### Provided data ###
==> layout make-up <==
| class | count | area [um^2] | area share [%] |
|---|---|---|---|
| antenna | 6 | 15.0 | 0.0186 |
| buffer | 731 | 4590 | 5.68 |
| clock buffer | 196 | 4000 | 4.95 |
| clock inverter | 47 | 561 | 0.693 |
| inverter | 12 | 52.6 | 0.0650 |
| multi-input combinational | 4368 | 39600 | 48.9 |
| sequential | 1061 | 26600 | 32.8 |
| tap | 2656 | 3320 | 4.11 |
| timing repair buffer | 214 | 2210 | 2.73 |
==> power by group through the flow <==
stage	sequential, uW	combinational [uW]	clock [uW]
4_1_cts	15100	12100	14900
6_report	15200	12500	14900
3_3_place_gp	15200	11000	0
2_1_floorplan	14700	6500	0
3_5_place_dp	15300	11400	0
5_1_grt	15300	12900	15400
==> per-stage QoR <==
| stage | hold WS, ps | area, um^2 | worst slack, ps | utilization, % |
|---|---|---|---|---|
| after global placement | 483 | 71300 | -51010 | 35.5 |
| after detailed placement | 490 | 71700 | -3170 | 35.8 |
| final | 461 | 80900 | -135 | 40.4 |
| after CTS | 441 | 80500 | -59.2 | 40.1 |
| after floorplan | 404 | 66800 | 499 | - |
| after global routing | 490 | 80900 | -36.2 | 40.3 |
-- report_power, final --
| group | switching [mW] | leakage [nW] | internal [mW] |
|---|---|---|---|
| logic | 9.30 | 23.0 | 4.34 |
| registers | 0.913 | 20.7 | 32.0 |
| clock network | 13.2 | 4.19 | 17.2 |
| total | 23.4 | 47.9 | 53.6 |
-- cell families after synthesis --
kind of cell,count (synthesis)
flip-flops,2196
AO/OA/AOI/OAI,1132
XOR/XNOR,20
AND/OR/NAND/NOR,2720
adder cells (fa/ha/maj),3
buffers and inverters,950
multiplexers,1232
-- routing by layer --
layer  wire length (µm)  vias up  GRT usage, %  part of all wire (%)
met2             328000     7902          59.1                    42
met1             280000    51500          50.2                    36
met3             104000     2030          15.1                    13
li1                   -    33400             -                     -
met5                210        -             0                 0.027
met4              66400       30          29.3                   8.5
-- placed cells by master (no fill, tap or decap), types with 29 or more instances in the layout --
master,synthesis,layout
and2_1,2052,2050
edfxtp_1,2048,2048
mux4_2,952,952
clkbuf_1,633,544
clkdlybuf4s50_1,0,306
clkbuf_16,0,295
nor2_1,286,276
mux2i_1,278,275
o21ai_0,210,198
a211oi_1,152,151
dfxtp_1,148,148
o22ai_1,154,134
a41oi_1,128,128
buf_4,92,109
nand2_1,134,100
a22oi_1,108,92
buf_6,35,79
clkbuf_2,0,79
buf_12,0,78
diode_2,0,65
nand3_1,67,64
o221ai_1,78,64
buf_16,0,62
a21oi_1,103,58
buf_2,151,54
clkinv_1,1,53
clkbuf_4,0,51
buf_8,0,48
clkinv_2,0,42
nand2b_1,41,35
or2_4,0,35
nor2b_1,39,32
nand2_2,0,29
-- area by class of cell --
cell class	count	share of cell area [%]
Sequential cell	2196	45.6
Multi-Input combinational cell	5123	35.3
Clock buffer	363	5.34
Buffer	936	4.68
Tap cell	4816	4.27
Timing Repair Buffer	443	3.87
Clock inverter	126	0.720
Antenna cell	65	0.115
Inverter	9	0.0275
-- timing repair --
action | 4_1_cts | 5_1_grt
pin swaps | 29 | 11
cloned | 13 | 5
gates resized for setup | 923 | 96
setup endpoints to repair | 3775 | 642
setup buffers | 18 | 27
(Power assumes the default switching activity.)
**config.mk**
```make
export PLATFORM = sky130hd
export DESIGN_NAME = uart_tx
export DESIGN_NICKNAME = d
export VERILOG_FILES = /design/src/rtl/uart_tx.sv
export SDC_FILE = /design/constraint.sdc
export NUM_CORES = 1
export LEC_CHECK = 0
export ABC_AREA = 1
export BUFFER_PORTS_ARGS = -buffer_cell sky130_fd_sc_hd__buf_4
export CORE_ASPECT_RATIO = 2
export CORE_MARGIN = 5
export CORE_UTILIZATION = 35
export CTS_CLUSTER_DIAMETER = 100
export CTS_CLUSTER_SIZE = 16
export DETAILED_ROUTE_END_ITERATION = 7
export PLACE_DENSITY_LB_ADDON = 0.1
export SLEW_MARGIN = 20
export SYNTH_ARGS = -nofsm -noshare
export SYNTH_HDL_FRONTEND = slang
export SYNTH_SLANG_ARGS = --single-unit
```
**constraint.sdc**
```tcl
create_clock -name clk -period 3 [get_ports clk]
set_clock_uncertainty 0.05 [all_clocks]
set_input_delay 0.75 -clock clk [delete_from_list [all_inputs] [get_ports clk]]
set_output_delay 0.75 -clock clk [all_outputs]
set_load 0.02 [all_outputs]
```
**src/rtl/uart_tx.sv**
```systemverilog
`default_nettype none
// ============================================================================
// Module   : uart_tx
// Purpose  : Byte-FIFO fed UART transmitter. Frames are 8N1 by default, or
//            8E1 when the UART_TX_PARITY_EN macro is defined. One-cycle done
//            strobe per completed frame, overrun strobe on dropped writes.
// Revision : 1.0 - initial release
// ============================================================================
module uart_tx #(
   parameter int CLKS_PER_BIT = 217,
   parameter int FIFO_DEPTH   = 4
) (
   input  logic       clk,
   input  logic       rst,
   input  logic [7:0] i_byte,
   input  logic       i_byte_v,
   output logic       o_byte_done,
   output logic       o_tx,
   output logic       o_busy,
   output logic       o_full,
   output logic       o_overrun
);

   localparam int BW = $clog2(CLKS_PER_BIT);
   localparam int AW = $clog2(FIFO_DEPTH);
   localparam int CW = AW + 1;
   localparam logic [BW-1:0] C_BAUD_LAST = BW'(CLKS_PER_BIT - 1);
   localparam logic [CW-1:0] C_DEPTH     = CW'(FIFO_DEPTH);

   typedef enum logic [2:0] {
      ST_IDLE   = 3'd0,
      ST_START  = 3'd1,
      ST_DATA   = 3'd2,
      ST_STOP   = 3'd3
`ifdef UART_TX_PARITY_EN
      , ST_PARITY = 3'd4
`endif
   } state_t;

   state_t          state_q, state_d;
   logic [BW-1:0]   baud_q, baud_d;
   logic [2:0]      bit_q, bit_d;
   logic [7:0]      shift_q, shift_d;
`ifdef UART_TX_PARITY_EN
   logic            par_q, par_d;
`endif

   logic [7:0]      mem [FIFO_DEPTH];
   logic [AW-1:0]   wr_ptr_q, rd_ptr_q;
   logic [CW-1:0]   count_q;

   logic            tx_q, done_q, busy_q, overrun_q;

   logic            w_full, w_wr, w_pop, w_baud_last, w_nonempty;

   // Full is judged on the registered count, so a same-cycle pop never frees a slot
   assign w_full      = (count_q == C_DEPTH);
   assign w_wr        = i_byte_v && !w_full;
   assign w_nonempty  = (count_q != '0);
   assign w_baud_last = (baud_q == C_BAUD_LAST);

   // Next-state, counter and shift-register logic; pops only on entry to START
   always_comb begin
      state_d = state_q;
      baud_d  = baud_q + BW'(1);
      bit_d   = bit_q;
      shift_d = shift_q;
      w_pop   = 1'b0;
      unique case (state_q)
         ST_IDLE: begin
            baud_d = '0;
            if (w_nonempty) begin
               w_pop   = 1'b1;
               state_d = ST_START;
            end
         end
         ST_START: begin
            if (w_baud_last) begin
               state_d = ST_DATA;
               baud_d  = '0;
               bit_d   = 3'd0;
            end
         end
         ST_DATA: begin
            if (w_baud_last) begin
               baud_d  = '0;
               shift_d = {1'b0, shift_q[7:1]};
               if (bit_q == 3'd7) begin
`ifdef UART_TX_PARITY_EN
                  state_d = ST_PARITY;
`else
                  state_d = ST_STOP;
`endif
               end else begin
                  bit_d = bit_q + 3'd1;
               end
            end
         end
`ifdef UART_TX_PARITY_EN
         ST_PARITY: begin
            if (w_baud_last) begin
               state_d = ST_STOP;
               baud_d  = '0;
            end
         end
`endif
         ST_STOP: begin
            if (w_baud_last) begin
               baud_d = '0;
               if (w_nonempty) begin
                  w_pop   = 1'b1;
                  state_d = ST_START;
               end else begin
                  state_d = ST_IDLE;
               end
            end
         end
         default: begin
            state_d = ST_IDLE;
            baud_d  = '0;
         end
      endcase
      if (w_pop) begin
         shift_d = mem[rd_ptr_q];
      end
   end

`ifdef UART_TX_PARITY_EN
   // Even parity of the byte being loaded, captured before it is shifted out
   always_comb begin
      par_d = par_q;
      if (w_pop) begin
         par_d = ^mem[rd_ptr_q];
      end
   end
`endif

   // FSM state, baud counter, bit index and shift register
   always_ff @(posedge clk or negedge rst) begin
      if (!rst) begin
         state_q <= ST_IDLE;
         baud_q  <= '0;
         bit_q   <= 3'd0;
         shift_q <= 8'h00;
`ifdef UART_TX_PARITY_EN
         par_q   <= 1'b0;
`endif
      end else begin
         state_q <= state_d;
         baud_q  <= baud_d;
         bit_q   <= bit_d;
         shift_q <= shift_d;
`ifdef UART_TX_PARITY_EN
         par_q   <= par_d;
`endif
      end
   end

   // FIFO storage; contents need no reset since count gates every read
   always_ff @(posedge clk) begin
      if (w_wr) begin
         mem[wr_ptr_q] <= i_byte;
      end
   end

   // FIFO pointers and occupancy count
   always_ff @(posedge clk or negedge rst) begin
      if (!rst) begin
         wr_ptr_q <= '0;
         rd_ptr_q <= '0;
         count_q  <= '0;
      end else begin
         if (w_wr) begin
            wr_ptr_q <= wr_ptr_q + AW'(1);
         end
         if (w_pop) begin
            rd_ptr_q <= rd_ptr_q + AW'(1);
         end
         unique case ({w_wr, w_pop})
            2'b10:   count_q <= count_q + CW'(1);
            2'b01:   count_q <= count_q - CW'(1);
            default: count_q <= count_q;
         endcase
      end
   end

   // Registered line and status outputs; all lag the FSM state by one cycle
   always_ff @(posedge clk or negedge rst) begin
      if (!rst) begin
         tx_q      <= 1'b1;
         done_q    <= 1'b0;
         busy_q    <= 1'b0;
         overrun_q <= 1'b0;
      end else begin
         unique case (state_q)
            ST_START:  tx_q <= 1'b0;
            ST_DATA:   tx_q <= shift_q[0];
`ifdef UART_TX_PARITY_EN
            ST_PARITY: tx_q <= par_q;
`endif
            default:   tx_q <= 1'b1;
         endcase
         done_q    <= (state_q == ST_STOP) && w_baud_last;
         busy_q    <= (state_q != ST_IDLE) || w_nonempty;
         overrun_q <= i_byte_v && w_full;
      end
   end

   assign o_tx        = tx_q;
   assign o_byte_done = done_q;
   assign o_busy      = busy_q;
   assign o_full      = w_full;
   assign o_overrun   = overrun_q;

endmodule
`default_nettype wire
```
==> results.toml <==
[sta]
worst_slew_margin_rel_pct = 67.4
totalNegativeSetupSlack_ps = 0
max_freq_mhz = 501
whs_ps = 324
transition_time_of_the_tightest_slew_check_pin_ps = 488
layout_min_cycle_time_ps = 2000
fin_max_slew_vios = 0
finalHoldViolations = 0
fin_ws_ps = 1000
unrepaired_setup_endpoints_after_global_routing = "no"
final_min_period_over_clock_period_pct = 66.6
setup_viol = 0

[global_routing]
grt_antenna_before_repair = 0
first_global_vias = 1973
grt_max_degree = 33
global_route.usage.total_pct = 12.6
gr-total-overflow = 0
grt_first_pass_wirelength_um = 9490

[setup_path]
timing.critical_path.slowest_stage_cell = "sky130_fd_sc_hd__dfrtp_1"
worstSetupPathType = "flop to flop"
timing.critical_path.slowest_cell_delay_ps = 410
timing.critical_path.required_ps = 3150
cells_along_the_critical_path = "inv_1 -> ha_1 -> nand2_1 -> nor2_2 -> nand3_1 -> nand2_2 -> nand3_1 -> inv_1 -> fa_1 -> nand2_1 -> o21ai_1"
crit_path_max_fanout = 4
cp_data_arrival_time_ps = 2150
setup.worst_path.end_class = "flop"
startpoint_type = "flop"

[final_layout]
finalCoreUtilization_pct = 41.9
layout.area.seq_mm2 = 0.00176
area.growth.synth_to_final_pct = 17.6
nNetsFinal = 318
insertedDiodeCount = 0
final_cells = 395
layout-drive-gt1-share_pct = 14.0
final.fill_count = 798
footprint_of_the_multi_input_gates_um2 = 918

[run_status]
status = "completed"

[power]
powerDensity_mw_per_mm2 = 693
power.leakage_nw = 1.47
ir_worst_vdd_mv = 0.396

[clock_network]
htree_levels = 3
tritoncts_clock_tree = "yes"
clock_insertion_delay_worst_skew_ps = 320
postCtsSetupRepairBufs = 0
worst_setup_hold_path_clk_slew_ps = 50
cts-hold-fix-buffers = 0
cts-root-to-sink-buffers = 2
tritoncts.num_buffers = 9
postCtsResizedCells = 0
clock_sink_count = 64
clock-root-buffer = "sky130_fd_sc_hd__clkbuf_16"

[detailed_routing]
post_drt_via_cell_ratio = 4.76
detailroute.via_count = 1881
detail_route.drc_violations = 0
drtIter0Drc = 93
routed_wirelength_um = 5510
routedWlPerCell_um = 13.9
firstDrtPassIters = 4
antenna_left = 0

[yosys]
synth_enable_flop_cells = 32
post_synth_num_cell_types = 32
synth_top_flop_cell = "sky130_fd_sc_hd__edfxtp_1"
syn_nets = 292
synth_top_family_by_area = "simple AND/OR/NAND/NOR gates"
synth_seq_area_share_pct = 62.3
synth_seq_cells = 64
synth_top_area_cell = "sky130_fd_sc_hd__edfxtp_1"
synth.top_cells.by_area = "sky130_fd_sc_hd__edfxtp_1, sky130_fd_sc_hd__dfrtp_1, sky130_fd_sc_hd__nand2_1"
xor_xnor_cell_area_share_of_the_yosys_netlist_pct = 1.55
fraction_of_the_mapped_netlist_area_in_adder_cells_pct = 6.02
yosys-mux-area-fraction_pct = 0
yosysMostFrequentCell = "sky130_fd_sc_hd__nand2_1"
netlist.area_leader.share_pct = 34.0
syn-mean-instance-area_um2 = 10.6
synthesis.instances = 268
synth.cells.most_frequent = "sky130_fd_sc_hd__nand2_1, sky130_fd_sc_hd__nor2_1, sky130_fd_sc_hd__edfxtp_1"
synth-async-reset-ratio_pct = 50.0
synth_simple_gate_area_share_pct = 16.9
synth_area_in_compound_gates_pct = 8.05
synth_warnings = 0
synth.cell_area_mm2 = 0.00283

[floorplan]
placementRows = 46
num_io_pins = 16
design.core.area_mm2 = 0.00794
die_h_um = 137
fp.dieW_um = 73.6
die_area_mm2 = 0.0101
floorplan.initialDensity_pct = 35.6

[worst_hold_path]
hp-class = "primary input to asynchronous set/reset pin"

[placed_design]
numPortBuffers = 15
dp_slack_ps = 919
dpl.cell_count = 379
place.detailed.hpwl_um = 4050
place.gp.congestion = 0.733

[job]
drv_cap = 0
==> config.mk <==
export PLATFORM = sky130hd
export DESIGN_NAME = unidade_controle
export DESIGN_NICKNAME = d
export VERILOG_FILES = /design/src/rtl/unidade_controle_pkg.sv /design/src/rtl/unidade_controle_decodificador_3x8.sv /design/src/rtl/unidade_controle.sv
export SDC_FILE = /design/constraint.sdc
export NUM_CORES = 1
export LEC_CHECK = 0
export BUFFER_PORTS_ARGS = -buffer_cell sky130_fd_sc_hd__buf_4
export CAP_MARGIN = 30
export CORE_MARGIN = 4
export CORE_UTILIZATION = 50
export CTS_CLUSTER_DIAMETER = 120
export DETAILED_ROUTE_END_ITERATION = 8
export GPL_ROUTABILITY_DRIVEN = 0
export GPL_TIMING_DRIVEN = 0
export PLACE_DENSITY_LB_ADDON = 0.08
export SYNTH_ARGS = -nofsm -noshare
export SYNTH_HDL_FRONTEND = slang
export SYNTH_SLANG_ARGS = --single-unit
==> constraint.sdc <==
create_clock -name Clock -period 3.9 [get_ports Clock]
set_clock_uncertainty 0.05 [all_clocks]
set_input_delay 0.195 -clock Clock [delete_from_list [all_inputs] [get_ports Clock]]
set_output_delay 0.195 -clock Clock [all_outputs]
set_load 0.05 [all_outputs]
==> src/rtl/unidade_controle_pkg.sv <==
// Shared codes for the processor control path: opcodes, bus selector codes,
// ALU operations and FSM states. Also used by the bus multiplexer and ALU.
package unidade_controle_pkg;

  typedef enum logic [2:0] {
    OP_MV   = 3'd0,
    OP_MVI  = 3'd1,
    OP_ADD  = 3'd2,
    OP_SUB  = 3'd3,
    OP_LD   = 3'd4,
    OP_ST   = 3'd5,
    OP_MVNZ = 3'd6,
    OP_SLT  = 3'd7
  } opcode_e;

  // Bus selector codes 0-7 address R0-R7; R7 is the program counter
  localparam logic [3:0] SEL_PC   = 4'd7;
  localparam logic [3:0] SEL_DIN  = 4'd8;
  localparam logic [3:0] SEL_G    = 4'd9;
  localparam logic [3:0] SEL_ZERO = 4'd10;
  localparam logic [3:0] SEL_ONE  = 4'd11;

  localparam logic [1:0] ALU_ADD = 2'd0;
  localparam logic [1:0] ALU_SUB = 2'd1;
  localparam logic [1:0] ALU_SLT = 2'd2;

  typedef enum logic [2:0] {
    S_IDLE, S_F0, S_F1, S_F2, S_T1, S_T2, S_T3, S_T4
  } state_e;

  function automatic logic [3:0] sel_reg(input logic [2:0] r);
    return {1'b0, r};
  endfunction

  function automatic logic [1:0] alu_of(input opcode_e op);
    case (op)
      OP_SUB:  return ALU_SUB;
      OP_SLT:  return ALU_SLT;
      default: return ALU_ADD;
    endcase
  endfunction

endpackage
###
### Provided data ###
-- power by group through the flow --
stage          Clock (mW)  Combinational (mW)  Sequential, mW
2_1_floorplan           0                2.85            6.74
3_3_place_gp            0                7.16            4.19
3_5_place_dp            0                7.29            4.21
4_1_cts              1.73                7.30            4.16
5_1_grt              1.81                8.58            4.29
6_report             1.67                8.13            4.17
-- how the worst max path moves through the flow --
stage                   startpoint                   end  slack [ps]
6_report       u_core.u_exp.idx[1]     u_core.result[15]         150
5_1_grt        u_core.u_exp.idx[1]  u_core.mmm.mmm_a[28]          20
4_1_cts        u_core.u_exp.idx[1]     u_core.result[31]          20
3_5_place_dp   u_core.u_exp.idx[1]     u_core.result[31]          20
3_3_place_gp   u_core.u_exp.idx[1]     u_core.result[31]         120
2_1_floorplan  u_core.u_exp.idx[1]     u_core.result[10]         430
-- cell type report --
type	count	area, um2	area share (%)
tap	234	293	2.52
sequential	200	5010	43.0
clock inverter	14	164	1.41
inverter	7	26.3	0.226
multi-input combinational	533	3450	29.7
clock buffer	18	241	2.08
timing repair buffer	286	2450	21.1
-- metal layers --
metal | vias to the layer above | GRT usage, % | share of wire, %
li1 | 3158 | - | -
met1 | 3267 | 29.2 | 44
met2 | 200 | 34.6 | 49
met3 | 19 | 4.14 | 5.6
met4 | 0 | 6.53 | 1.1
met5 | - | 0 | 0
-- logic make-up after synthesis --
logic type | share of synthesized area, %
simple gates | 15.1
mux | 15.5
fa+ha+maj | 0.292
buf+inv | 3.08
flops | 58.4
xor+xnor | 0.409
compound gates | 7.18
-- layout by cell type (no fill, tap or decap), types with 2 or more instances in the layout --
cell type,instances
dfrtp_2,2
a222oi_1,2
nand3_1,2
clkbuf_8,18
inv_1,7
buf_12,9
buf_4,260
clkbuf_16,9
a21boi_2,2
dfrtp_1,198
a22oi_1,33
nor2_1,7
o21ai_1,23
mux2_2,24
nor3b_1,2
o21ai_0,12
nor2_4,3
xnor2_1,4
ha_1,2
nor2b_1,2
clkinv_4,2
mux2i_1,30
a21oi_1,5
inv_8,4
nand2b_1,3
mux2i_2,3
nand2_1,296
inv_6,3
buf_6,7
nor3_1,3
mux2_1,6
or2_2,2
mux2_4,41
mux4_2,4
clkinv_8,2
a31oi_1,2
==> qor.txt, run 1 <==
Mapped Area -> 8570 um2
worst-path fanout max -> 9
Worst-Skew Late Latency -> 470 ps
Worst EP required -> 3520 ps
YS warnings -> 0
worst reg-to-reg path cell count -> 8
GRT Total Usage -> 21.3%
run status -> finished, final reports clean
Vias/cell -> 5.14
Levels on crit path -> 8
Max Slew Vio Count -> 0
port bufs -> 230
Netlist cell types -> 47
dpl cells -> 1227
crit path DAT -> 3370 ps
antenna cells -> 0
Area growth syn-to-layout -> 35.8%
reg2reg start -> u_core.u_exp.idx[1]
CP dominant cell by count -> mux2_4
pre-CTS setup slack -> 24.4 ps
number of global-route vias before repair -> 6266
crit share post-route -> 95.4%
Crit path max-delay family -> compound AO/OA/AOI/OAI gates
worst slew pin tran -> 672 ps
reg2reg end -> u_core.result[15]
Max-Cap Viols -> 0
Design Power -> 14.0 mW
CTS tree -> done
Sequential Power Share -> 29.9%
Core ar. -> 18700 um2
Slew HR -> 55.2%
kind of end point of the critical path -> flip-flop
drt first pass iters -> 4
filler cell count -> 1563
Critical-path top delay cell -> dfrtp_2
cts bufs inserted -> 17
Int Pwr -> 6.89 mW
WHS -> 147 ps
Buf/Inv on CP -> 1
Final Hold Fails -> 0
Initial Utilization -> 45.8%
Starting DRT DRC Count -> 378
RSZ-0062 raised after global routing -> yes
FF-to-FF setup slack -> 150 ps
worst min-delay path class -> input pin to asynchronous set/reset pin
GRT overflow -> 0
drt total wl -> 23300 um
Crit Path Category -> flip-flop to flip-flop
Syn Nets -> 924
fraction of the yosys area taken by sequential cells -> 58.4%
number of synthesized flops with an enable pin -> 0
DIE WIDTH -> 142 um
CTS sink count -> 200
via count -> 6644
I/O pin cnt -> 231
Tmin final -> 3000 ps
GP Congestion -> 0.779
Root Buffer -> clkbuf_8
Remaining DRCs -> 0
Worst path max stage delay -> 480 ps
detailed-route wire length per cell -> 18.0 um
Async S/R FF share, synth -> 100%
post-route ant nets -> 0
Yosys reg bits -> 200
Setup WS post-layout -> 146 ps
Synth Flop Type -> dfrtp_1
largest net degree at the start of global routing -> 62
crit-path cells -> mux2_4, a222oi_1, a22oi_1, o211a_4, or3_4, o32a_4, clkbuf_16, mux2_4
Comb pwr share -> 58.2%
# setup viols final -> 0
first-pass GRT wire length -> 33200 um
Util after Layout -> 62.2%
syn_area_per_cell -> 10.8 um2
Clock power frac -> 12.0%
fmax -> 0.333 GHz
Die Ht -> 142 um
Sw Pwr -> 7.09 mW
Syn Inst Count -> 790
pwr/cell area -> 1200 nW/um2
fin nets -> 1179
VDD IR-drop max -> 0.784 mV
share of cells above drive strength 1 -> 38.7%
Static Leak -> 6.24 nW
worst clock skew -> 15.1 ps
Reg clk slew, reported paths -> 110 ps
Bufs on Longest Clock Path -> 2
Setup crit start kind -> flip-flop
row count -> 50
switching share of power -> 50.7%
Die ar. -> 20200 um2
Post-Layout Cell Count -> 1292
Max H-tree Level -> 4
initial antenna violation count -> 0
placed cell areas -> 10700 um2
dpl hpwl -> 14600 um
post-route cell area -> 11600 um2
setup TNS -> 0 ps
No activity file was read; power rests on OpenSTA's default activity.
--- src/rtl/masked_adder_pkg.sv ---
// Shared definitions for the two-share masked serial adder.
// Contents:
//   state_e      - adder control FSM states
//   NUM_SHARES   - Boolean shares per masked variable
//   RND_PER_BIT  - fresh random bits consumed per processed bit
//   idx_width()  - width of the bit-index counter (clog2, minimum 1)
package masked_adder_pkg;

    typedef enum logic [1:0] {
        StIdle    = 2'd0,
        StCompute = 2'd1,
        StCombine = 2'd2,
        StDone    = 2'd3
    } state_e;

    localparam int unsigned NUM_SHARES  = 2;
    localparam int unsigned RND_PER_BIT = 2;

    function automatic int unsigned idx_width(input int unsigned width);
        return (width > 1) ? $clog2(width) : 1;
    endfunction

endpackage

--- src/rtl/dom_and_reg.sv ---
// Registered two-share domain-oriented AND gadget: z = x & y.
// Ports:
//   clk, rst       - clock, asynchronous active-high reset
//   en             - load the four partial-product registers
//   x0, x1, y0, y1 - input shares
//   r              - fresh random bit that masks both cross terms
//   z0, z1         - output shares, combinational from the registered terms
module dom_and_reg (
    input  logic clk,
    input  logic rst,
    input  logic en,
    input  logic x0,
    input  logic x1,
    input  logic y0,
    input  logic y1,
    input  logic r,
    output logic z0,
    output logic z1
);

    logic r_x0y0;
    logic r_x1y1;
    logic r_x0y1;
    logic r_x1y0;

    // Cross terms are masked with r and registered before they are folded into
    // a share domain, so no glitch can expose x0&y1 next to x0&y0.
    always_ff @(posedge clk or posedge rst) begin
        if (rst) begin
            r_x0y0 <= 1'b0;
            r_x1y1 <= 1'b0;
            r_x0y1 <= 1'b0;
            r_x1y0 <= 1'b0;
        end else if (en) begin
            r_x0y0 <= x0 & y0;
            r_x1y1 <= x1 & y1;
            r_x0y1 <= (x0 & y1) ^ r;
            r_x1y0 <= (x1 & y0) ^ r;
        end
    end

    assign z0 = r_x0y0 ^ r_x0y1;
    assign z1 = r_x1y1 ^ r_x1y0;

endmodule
###
> Your goal:
Pick every line of the data that includes the string "group".

> Solved problem:
==> power by group through the flow <==
| group | switching [mW] | leakage [nW] | internal [mW] |
-- power by group through the flow --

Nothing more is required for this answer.